Abstract: TH-PO1094
Nanoencapsulated Sirolimus Plus Pegadricase (NASP) Reduces Gout Clinical Manifestations in Patients with Uncontrolled Gout (UG) and Stage 3 CKD
Session Information
- CKD: Therapies, Innovations, and Insights
November 06, 2025 | Location: Exhibit Hall, Convention Center
Abstract Time: 10:00 AM - 12:00 PM
Category: CKD (Non-Dialysis)
- 2302 CKD (Non-Dialysis): Clinical, Outcomes, and Trials
Authors
- Elfadawy, Nissreen, UH Geauga Medical Center, Chardon, Ohio, United States
- Khanna, Puja, University of Michigan Division of Rheumatology, Ann Arbor, Michigan, United States
- Azeem, Rehan, Sobi Inc, Waltham, Massachusetts, United States
- Peace, Ben, Sobi, Stockholm, Sweden
- Desai, Bhavisha, Sobi Inc, Waltham, Massachusetts, United States
- Qazi, Yasir A., University of Southern California Keck School of Medicine, Los Angeles, California, United States
Background
Patients (pts) with UG often have chronic kidney disease (CKD).
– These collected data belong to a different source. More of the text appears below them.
Background: an optimization exercise with open tools, aiming at small area. Do not read the settings as production practice.
RTL that was checked went through simulation tests only; none was proved equivalent to the original.
Function not checked in runs 3 to 6: the RTL went through the layout flow alone.
Power and IR drop assume default switching activity.

==> design/flow/flow/run.sh <==
#!/bin/bash
# The standard layout, with plain buf_1 cells as the port buffers (the
# standard flow picks a delay cell, clkdlybuf4s50_1, for them) and a clock
# tree of clkbuf_8 cells in larger clusters, without dummy loads.
set -euo pipefail
export BUFFER_PORTS_ARGS="-buffer_cell sky130_fd_sc_hd__buf_1"
export CTS_ARGS="-sink_clustering_enable -repair_clock_nets -dont_use_dummy_load -sink_clustering_size 20 -sink_clustering_max_diameter 60 -buf_list sky130_fd_sc_hd__clkbuf_8"
bash standard.sh > standard_flow.log 2>&1
==> design/flow/standard.sh <==
#!/bin/bash
# synth_recipe.tcl (not shown) runs the flow's synth.tcl, then flattens the netlist and writes it again
# the make line also repeats each setting of config.mk as NAME=value (left out here)
make -C /OpenROAD-flow-scripts/flow DESIGN_CONFIG=/design/flow/config.mk WORK_HOME=/design/flow/orfs CLKGATE_MAP_FILE= SYNTH_SCRIPT=/design/flow/synth_recipe.tcl "${@:-finish}"
==> design/flow/config.mk <==
export PLATFORM = sky130hd
export DESIGN_NAME = hex_network
export DESIGN_NICKNAME = hex_network
export VERILOG_FILES = /design/flow/design.v
export SDC_FILE = /design/flow/constraint.sdc
export NUM_CORES = 8
export LEC_CHECK = 0
export CAP_MARGIN = 20
export CORE_MARGIN = 2
export CORE_UTILIZATION = 40
export PLACE_DENSITY = 0.6
export SLEW_MARGIN = 20
==> design/flow/constraint.sdc <==
create_clock -name core_clock -period 12.0 [get_ports {i_clk}]
set_input_delay 2.4000 -clock core_clock [delete_from_list [all_inputs] [get_ports {i_clk}]]
set_output_delay 2.4000 -clock core_clock [all_outputs]
set_load 0.01 [all_outputs]
==> design/flow/design.v <==
package hex_pkg;
  localparam MEM_ADDR_WIDTH = 21;
  localparam MEM_ADDR_MSB = MEM_ADDR_WIDTH-1;
  localparam MEM_ADDR_WORD_LSB = 2;
  localparam MEM_ADDR_BYTE_LSB = 0;
  localparam MEM_WIDTH = 32;
  localparam MEM_DEPTH = 1 << (MEM_ADDR_WIDTH - 2);
  localparam DATA_WIDTH = 32;
  localparam INSTR_OPC_WIDTH = 4;
  localparam INSTR_OPR_WIDTH = 4;
  localparam INSTR_WIDTH = INSTR_OPC_WIDTH + INSTR_OPR_WIDTH;
  localparam SYSCALL_OPC_WIDTH = 2;
  localparam NUM_LINKS = 4;
  localparam NUM_CORES = 4;
  localparam SLOT_W    = $clog2(NUM_LINKS);  
  localparam CID_W     = $clog2(NUM_CORES);  
  typedef logic [MEM_ADDR_WIDTH-1:0]  iaddr_t;  
  typedef logic [MEM_ADDR_WIDTH-1:2]  waddr_t;  
  typedef logic [MEM_WIDTH-1:0]       data_t;
  typedef logic [INSTR_OPR_WIDTH-1:0] operand_t;
  typedef enum logic [INSTR_OPC_WIDTH-1:0] {
    LDAM = 'h0,
    LDBM = 'h1,
    STAM = 'h2,
    LDAC = 'h3,
    LDBC = 'h4,
    LDAP = 'h5,
    LDAI = 'h6,
    LDBI = 'h7,
    STAI = 'h8,
    BR   = 'h9,
    BRZ  = 'hA,
    BRN  = 'hB,
    OPR  = 'hD,
    PFIX = 'hE,
    NFIX = 'hF
  } opcode_t;
  typedef enum logic [INSTR_OPR_WIDTH-1:0] {
    BRB = 0,
    ADD = 1,
    SUB = 2,
    SVC = 3,
    IN  = 4,
    OUT = 5
  } opr_opcode_t;
  typedef enum logic [SYSCALL_OPC_WIDTH-1:0] {
    EXIT  = 0,
    WRITE = 1,
    READ  = 2
  } syscall_t;
  typedef struct packed {
    opcode_t  opcode;
    operand_t operand;
  } instr_t;
  typedef logic [CID_W-1:0]  core_id_t;
  typedef logic [SLOT_W-1:0] slot_t;
  typedef struct packed {
    core_id_t dst_core;
    slot_t    dst_slot;
    core_id_t src_core;
    data_t    word;
  } data_flit_t;
  typedef struct packed {
    core_id_t dst_core;
  } ack_flit_t;
endpackage
module processor (
    input  logic        i_clk,
    input  logic        i_rst,
    input  logic [7:0]  i_instr,
    input  logic [31:0] i_d_data,
    input  logic        i_done,
    input  logic [2:0]  i_in_sel,
    input  logic [95:0] i_in_words,
    output logic [20:0] o_pc,
    output logic [31:0] o_areg,
    output logic [1:0]  o_slot,
    output logic        o_op_in,
    output logic        o_op_out,
    output logic        o_d_valid,
    output logic        o_d_we,
    output logic [18:0] o_d_addr,
    output logic        o_syscall_valid
  );
  logic [20:0] pc;
  logic [31:0] areg, breg;
  logic [27:0] oreg;    
  logic [3:0]  op, opd;
  logic [31:0] opr, x, y, sum;
  logic [20:0] pc_inc;
  logic        is_opr, alu, sub, cin, taken, brb, stall;
  logic        sel_a, sel_b, sel_pc;
  logic        ld_a_mem, ld_a_sum, ld_a_in, ld_b_mem, ld_b_sum;
  logic [31:0] in_word;
  assign op     = i_instr[7:4];
  assign opd    = i_instr[3:0];
  assign opr    = {oreg, opd};
  assign is_opr = op == 4'hD;
  assign o_op_in  = is_opr && opd == 4'd4;
  assign o_op_out = is_opr && opd == 4'd5;
  assign alu    = is_opr && (opd == 4'd1 || opd == 4'd2);
  assign sub    = is_opr && opd == 4'd2;
  assign brb    = is_opr && opd == 4'd0;
  assign stall  = (o_op_in || o_op_out) && !i_done;
  assign sel_a  = op == 4'h6 || alu;
  assign sel_b  = op == 4'h7 || op == 4'h8;
  assign sel_pc = op == 4'h5 || op == 4'h9 || op == 4'hA || op == 4'hB;
  assign cin    = sub || sel_pc;
  assign x = ({32{sel_a}} & areg) | ({32{sel_b}} & breg) | ({32{sel_pc}} & {11'b0, pc});
  assign y = alu ? (breg ^ {32{sub}}) : opr;
  always_comb begin
    logic c, cb;
    logic [31:0] s0, t;
    s0 = '0;
    t = '0;
    c = cin;
    for (int b = 0; b < 11; b++) begin
      sum[b] = x[b] ^ y[b] ^ c;
      c      = (x[b] & y[b]) | (c & (x[b] ^ y[b]));
    end
    cb = c;
    c = 1'b0;
    for (int b = 11; b < 21; b++) begin
      s0[b] = x[b] ^ y[b] ^ c;
      c     = (x[b] & y[b]) | (c & (x[b] ^ y[b]));
    end
    t[11] = 1'b1;
    for (int b = 12; b < 21; b++) t[b] = t[b-1] & s0[b-1];
    for (int b = 11; b < 21; b++) sum[b] = s0[b] ^ (cb & t[b]);
    cb = c | (cb & t[20] & s0[20]);
    c = 1'b0;
    for (int b = 21; b < 32; b++) begin
      s0[b] = x[b] ^ y[b] ^ c;
      c     = (x[b] & y[b]) | (c & (x[b] ^ y[b]));
    end
    t[21] = 1'b1;
    for (int b = 22; b < 32; b++) t[b] = t[b-1] & s0[b-1];
    for (int b = 21; b < 32; b++) sum[b] = s0[b] ^ (cb & t[b]);
    cb = c | (cb & t[31] & s0[31]);
  end
  always_comb begin
    logic c;
    c = 1'b1;
    for (int b = 0; b < 21; b++) begin
      pc_inc[b] = pc[b] ^ c;
      c         = pc[b] & c;
    end
  end
  assign taken = (op == 4'h9) || (op == 4'hA && areg == '0) || (op == 4'hB && areg[31]);
  assign ld_a_mem = op == 4'h0 || op == 4'h6;
  assign ld_a_sum = op == 4'h3 || op == 4'h5 || alu;
  assign ld_a_in  = |i_in_sel;
  assign ld_b_mem = op == 4'h1 || op == 4'h7;
  assign ld_b_sum = op == 4'h4;
  always_comb begin
    in_word = '0;
    for (int i = 0; i < 3; i++)
      in_word = in_word | ({32{i_in_sel[i]}} & i_in_words[32*i +: 32]);
  end
  always_ff @(posedge i_clk or posedge i_rst)
    if (i_rst) begin
      pc   <= '0;
      areg <= '0;
      breg <= '0;
      oreg <= '0;
    end else begin
      pc <= ({21{!stall && taken}} & sum[20:0]) |
            ({21{!stall && brb}} & breg[20:0]) |
            ({21{!stall && !taken && !brb}} & pc_inc) |
            ({21{stall}} & pc);
      areg <= ({32{ld_a_mem}} & i_d_data) |
              ({32{ld_a_sum}} & {sum[31:21] & {11{op != 4'h5}}, sum[20:0]}) |
              ({32{!(ld_a_mem || ld_a_sum || ld_a_in)}} & areg) |
              in_word;
      breg <= ({32{ld_b_mem}} & i_d_data) | ({32{ld_b_sum}} & sum) |
              ({32{!(ld_b_mem || ld_b_sum)}} & breg);
      case (op)
        4'hE:    oreg <= opr[27:0];
        4'hF:    oreg <= {24'hFFFFFF, opd};
        default: oreg <= '0;
      endcase
    end
  assign o_pc            = pc;
  assign o_areg          = areg;
  assign o_slot          = breg[1:0];
  assign o_d_valid       = op == 4'h0 || op == 4'h1 || op == 4'h2 ||
                           op == 4'h6 || op == 4'h7 || op == 4'h8;
  assign o_d_we          = op == 4'h2 || op == 4'h8;
  assign o_d_addr        = sum[18:0];
  assign o_syscall_valid = is_opr && opd == 4'd3;
endmodule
CKD limits urate-lowering therapy efficacy in UG, amplifying the unmet needs for pts with CKD. NASP (formerly SEL-212) is an investigational, novel, every 4-wk (Q4W), sequential 2-component infusion therapy consisting of targeted nanoencapsulated sirolimus (NAS) and pegadricase (P) that reduces serum uric acid (sUA). NASP reduced sUA levels in pts with stage 3 CKD (CKD3) in the phase 3 DISSOLVE I and II (DI/II) studies (NCT04513366, NCT04596540; Khanna et al, ASN 2024). Here, we report additional efficacy and safety outcomes.
Methods
In DI/II, pts with UG were randomized 1:1:1 to receive NASP (0.15 mg/kg [high-dose; HD] or 0.1 mg/kg [low-dose; LD] NAS plus 0.2 mg/kg P) or placebo (PBO) Q4W for six treatment periods. This post hoc analysis included pts with CKD3 (eGFR 30–59 mL/min/1.73 m2).
Results
Of 265 pts in the intent-to-treat (ITT) populations, 61 had CKD3 (HD NASP: n=20; LD NASP: n=18; PBO: n=23); baseline disease burden was high (Table). A larger proportion of NASP- vs PBO-treated pts had a complete resolution of tophi by wk 24 (HD NASP: 39%; LD NASP: 53%; PBO: 2%; Table). Compared to PBO, the least-square mean difference (standard error) in the change in number of tender/swollen joints from baseline to wk 24 was −3.1/−0.9 (1.52/0.98) for HD NASP, −3.8/−0.4 (1.53/0.98) for LD NASP. Gout flares (GFs) were similar in NASP- and PBO-treated pts during wk 1–20; NASP-treated pts had fewer GFs in wk 21–24. Safety was similar to the ITT population (Table), with only one case of proteinuria in each NASP arm (not considered drug related).
Conclusion
NASP was well tolerated and reduced disease burden in pts with UG and CKD.
Funding
- Commercial Support – The DISSOLVE I and II (NCT04513366 and NCT04596540) studies were jointly funded by Sobi and Selecta Biosciences, Inc. Sobi funded medical writing and editorial assistance.